Chipotle discovers that you don't improve the guest experience by asking fewer people to do more things.  Gotta love that business-speak, and no doubt somewhere there's some self-justifying boiler plate for all of it.  But market tests have steep grading curves.
[Founder Steve] Ells told analysts that he gives only half of Chipotle’s restaurants, or about 1,000 locations nationwide, an A or a B grade. Most of the rest get a C (a passing grade), and those weak stores are concentrated primarily in the Northeast, Ells said, noting that the company is changing its leadership structure in the region to address that. He described those weak restaurants as having dirty dining rooms, messy soda filling stations and slow lines.

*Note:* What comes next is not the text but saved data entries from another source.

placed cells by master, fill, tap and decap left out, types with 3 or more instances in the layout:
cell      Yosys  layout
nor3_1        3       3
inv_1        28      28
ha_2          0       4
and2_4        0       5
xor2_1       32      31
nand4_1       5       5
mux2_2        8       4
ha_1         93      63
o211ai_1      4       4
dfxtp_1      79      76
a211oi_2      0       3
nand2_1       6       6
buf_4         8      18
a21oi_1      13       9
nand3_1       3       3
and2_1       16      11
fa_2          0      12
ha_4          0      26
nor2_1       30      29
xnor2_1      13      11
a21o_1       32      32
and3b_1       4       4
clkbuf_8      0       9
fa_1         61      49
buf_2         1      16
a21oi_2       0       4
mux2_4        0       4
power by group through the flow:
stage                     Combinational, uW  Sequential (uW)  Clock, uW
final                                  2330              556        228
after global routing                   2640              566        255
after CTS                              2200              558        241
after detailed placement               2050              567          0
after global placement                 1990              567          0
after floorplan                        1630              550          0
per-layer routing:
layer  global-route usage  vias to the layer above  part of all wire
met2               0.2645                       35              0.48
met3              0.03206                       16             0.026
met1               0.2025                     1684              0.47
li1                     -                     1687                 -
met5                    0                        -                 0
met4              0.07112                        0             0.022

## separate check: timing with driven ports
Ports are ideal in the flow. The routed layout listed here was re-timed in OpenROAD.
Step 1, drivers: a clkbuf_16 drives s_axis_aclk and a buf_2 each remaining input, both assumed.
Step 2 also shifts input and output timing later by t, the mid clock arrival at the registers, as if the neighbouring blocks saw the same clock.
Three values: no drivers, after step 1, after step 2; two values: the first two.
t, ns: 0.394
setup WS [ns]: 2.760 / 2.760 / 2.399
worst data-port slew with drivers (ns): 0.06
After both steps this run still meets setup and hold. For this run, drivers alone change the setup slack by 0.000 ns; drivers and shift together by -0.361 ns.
This is an optimization exercise on Yosys and OpenROAD, whose aim is small area and a short achievable clock period, not a production implementation.
At most, simulation tests tie the RTL to the original design; equivalence was not proved.
The RTL of runs 1 to 3 was laid out without a check of its function.
Power is estimated from default activity; no workload was simulated.

<file path="flow/config.mk">
export PLATFORM = sky130hd
export DESIGN_NAME = entropy_encode_dc_coefficients
export DESIGN_NICKNAME = entropy_encode_dc_coefficients
export VERILOG_FILES = /design/flow/design.v
export SDC_FILE = /design/flow/constraint.sdc
export NUM_CORES = 4
export LEC_CHECK = 0
export ABC_AREA = 1
export CAP_MARGIN = 20
export CORE_MARGIN = 2
export CORE_UTILIZATION = 40
export SLEW_MARGIN = 20
</file>
<file path="flow/run.sh">
#!/bin/bash
# synth_recipe.tcl (not shown) runs the flow's synth.tcl, then flattens the netlist and writes it again
# the make line also repeats each setting of config.mk as NAME=value (left out here)
make -C /OpenROAD-flow-scripts/flow DESIGN_CONFIG=/design/flow/config.mk WORK_HOME=/design/flow/orfs CLKGATE_MAP_FILE= SYNTH_SCRIPT=/design/flow/synth_recipe.tcl finish
</file>
<file path="flow/constraint.sdc">
create_clock -name core_clock -period 5.0 [get_ports {clk}]
set_input_delay 1.0000 -clock core_clock [delete_from_list [all_inputs] [get_ports {clk}]]
set_output_delay 1.0000 -clock core_clock [all_outputs]
set_load 0.01 [all_outputs]
</file>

Lines are back not because of a massive customer return but because of staff shortages.
Must. Do. More. With. Less. OK, make do with less business.
But those problems stem from many of the safeguards Chipotle has put in to avoid a repeat of the devastating food crisis: Chipotle added 80 operating procedures, overwhelming workers and causing higher employee turnover, which in turn has hurt service.

“We threw a lot at our employees,” Ells said. He added: “We took our eye off the ball on customer service.”
Now come increases in the minimum wage. Has anyone considered that asking people to take on more responsibilities might be reason to increase pay package.

Oh, and if anyone at Chipotle is reading this: putting the wrapped burrito into the drink cup is an unsafe form of packaging.  The outside of the burrito has been on the counter, and the pop goes into the inside of the cup before it goes into the belly of the customer, er, guest.

Thus does Chipotle become Right Wisconsin's Loser of the Day.